Look through the entries that follow and return each line that has the string "placement".

↓

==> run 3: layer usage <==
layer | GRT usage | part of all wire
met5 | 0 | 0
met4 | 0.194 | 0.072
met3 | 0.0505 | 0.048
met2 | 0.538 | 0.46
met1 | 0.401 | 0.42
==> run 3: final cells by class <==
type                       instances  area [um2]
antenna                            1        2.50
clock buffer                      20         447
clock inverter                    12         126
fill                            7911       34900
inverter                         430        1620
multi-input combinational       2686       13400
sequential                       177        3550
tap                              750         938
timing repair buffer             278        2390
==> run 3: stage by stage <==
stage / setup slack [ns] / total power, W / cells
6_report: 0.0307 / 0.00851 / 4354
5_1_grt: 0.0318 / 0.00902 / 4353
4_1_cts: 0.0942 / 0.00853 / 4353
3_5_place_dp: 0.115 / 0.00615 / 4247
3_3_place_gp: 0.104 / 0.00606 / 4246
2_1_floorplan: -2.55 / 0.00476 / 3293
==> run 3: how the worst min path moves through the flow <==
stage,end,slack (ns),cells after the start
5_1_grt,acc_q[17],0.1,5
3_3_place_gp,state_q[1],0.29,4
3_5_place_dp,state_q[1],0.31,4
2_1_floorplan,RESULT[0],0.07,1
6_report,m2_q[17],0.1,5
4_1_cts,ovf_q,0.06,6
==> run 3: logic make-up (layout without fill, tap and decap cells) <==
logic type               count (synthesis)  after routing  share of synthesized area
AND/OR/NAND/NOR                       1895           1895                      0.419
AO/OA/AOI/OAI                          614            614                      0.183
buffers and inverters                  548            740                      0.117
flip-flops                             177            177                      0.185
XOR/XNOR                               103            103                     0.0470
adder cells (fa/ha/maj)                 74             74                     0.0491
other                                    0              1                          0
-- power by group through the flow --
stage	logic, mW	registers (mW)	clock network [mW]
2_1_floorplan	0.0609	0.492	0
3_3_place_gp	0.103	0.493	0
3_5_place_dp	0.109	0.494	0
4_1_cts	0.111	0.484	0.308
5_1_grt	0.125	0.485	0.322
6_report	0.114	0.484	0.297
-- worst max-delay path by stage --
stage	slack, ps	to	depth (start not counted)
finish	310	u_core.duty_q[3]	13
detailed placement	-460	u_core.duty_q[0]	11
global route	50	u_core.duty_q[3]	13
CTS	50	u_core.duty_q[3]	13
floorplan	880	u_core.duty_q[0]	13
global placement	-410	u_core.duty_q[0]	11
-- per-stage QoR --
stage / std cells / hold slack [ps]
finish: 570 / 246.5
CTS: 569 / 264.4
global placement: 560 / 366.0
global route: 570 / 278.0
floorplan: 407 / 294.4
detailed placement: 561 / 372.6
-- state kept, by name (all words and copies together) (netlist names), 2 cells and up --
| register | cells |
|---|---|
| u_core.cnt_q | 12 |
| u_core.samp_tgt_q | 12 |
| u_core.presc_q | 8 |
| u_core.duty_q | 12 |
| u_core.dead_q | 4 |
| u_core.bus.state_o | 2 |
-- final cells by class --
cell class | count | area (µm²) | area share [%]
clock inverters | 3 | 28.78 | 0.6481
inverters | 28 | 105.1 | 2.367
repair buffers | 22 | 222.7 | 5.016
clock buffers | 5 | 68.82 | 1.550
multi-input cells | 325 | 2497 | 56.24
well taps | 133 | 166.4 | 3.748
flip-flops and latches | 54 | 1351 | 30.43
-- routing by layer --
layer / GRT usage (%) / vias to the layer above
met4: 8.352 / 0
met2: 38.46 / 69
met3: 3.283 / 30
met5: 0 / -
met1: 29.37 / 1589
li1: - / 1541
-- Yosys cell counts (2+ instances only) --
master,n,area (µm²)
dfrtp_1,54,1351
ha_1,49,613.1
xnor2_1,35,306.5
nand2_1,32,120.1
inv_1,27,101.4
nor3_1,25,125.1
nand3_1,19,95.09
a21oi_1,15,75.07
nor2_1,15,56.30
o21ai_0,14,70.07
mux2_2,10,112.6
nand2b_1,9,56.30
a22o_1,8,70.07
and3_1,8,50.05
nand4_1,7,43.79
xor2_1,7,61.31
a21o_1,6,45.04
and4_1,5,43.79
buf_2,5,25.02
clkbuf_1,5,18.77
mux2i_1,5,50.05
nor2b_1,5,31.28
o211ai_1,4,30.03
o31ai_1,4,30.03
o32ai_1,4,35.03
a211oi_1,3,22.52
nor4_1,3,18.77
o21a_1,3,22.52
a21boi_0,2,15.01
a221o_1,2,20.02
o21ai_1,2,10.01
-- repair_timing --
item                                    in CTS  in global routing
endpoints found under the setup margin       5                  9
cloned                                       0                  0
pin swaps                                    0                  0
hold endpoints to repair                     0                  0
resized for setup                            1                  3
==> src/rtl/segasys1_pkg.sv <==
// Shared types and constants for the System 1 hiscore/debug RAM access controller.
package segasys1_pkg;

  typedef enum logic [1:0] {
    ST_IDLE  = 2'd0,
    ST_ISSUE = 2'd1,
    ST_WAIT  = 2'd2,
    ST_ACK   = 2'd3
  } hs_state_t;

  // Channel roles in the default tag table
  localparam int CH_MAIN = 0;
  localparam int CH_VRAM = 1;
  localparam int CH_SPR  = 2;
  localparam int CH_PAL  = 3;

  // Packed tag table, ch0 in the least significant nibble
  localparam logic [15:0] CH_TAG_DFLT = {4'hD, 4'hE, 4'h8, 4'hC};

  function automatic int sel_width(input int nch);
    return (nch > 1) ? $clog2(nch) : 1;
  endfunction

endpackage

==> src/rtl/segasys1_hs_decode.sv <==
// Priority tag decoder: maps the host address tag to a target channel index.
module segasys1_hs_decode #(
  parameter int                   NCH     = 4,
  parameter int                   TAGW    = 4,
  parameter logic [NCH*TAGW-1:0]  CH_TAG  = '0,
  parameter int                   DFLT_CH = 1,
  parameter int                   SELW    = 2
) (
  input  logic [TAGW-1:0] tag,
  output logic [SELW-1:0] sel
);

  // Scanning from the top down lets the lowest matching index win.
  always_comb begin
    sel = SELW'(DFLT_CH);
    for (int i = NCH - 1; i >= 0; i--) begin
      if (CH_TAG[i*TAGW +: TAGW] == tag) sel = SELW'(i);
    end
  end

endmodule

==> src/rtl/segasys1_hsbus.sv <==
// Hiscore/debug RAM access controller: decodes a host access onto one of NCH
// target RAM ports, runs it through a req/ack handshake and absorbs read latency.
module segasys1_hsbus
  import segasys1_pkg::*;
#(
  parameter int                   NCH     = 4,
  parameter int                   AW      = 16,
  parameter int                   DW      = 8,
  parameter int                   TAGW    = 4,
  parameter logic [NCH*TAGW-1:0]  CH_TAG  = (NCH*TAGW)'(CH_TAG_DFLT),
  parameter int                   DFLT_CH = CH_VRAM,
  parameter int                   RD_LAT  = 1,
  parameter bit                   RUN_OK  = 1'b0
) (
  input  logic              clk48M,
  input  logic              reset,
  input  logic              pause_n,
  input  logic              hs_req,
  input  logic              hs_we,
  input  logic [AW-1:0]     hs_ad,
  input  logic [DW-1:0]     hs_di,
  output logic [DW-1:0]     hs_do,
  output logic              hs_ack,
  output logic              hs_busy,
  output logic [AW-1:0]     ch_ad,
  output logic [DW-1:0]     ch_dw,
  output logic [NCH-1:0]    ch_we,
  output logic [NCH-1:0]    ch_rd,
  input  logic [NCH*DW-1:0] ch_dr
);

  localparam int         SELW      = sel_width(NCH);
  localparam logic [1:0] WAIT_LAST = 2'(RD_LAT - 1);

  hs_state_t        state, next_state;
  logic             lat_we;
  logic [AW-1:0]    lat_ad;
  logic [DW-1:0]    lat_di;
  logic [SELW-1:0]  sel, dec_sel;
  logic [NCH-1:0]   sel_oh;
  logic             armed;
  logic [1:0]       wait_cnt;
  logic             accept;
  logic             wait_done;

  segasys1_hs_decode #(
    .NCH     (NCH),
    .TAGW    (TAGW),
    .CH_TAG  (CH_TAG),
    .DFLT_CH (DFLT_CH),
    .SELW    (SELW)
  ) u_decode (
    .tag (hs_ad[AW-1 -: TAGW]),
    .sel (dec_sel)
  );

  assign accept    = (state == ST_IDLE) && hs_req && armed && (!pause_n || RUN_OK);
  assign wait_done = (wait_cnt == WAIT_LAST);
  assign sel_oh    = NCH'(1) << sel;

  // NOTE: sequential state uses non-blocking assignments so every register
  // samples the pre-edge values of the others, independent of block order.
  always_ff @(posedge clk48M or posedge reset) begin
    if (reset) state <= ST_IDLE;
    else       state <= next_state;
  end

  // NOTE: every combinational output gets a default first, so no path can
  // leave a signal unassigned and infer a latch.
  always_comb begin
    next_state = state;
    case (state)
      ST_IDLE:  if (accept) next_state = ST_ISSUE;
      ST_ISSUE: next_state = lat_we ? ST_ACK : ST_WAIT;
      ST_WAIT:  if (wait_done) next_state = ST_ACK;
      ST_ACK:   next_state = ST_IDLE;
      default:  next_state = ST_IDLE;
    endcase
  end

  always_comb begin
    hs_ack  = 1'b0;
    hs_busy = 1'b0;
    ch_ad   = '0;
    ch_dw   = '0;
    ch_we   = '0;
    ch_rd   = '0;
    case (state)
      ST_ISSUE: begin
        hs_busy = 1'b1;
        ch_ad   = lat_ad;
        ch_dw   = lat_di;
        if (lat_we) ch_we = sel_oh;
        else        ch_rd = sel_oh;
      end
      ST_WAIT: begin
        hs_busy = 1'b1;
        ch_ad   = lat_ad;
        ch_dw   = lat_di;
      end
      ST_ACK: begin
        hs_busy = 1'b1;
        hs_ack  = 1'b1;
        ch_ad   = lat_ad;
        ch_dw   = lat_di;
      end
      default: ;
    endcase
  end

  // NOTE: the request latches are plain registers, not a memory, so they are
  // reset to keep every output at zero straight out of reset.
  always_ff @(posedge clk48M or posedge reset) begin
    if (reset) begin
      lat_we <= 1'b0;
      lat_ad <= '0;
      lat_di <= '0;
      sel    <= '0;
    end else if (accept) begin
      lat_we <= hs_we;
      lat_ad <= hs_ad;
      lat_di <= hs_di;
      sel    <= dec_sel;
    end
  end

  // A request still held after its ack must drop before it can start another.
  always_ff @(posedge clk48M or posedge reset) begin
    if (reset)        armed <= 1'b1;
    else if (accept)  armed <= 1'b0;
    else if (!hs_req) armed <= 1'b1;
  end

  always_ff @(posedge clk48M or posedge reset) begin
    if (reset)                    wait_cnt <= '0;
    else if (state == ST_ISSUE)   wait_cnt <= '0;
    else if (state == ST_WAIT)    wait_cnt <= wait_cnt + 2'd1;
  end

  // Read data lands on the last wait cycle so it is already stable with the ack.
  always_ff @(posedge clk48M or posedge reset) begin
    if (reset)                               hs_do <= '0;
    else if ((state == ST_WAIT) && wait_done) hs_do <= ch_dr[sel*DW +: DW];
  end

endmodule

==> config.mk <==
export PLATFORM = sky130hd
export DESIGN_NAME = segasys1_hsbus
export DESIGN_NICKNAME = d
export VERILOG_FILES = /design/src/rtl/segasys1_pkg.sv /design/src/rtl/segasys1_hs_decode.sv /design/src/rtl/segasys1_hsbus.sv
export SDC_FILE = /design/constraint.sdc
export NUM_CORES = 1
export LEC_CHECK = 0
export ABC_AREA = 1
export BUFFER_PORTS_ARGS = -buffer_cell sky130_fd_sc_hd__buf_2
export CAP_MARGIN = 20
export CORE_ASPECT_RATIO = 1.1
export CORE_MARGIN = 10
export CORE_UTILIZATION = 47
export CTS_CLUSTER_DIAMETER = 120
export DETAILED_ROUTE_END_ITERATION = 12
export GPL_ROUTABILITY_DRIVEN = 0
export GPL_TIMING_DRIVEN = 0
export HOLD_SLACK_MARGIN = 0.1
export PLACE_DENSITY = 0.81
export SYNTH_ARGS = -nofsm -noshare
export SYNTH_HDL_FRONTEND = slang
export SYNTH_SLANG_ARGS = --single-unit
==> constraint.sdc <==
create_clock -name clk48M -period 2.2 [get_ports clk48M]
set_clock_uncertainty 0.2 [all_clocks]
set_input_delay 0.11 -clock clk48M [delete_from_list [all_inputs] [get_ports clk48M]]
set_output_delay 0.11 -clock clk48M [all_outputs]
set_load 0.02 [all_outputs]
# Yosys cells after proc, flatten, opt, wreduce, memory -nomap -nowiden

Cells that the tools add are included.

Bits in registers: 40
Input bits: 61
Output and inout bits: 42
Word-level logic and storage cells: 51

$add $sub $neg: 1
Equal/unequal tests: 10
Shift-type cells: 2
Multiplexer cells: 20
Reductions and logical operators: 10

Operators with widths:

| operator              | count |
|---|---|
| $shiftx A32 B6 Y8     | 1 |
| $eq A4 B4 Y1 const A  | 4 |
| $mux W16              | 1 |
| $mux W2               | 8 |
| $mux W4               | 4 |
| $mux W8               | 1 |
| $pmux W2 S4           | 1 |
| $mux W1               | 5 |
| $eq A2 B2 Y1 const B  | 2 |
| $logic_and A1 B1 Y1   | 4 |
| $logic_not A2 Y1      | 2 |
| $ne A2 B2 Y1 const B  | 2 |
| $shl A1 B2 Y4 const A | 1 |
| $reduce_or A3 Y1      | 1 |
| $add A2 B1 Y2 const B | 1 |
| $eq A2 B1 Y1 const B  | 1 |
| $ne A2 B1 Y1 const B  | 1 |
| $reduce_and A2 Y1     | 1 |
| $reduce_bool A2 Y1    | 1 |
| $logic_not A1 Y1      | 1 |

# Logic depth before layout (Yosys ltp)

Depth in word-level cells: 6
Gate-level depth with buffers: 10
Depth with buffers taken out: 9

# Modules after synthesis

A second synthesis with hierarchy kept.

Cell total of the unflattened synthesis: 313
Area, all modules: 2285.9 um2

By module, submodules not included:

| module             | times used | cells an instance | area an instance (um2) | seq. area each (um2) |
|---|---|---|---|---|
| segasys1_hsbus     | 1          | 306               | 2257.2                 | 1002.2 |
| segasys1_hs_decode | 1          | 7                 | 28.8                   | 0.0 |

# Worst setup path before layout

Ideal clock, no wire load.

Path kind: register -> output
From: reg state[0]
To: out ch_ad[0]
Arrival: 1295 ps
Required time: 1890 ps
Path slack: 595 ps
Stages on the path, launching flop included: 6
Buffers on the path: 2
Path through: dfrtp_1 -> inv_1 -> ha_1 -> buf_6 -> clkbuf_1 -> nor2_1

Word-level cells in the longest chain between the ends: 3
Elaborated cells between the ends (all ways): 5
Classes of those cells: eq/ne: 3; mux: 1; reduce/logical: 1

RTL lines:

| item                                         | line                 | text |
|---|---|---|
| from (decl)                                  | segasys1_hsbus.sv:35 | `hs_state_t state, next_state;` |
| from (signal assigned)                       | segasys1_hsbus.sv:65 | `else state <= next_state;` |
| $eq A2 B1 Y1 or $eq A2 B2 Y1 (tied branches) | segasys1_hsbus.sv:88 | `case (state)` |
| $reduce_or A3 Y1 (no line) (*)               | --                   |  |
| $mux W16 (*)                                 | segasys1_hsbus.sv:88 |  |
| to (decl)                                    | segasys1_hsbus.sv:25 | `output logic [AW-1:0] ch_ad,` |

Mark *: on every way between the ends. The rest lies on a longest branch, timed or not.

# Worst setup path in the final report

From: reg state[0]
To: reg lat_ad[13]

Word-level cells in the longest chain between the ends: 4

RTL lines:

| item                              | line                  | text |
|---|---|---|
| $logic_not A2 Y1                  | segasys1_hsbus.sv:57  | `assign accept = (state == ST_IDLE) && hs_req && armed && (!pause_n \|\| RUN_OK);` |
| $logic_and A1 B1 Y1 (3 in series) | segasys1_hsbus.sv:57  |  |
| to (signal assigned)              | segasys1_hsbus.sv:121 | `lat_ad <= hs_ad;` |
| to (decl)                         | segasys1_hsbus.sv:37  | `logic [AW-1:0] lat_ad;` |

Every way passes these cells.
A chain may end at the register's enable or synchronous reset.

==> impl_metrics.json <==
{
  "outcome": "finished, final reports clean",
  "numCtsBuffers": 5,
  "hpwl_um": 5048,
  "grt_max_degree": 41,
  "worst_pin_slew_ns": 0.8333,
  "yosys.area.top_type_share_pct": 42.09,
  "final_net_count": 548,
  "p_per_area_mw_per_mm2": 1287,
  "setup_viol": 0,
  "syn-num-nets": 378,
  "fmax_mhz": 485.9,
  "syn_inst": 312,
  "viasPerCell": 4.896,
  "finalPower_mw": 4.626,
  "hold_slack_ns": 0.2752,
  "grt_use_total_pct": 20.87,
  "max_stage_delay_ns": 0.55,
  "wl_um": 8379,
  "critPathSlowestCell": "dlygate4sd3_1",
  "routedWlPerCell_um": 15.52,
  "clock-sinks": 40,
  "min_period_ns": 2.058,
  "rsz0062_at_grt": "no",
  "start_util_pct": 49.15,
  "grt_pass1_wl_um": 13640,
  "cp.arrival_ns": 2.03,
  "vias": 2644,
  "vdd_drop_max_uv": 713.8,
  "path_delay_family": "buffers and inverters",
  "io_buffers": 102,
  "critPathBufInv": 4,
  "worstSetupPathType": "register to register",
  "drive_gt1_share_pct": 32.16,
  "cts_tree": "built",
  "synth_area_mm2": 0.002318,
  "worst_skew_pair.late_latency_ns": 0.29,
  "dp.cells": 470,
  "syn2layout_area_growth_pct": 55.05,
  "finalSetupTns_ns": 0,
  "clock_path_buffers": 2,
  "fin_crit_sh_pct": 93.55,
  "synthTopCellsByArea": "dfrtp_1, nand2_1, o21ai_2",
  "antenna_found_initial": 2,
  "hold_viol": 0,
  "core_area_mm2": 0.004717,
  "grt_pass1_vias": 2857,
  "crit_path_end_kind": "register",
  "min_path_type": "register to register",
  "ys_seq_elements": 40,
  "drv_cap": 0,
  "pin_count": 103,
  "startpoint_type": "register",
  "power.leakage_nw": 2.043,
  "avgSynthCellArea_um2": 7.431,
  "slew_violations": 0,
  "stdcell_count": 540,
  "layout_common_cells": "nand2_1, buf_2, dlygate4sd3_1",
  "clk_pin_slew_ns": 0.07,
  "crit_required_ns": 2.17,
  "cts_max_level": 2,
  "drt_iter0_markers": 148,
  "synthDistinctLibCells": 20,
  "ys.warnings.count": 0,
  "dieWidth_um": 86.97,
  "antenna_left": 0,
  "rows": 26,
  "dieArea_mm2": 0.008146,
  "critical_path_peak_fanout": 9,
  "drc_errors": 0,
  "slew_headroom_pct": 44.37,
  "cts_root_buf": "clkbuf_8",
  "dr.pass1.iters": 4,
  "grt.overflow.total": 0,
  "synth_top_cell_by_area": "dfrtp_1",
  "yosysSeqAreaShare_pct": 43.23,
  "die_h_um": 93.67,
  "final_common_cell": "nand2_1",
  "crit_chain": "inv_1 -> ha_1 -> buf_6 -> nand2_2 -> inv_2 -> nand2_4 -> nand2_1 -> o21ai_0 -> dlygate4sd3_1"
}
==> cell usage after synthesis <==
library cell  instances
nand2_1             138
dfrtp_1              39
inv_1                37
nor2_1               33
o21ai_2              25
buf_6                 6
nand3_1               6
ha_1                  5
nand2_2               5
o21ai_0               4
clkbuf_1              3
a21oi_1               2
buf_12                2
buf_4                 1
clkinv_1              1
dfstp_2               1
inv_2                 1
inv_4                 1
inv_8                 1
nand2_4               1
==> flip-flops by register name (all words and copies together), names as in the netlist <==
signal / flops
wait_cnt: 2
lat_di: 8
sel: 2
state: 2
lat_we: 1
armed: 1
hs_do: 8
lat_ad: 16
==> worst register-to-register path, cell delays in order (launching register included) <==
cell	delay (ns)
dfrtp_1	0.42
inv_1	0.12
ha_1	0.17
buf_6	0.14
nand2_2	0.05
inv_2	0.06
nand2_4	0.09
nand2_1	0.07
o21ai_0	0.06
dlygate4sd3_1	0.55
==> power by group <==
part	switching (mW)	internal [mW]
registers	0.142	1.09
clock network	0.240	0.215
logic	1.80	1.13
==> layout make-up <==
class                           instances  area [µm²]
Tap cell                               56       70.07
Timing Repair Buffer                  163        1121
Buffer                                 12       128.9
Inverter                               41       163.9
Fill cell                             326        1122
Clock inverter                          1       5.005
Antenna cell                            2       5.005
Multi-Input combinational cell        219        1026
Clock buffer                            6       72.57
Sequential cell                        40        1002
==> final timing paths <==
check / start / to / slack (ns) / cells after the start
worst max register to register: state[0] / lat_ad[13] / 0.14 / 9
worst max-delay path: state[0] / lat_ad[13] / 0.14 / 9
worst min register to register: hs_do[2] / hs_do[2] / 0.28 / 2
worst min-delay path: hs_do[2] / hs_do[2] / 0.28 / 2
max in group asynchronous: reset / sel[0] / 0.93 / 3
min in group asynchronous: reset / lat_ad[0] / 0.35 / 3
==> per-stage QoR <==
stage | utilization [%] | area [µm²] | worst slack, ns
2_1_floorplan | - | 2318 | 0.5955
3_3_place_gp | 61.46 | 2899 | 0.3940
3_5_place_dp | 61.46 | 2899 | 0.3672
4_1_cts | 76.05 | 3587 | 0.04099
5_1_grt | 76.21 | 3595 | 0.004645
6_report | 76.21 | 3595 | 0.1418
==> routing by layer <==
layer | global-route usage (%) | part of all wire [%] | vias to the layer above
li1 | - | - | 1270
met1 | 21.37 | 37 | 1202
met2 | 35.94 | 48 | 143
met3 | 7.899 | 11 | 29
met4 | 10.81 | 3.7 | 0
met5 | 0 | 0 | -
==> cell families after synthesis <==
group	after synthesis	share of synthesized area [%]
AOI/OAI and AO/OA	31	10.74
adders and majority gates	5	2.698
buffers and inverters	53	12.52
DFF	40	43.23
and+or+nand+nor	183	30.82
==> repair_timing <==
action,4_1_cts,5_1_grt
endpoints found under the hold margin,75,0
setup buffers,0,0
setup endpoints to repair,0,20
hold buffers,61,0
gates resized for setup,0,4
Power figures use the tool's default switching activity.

↑

> **Answer for this exercise**
detailed placement	-460	u_core.duty_q[0]	11
global placement	-410	u_core.duty_q[0]	11
global placement: 560 / 366.0
detailed placement: 561 / 372.6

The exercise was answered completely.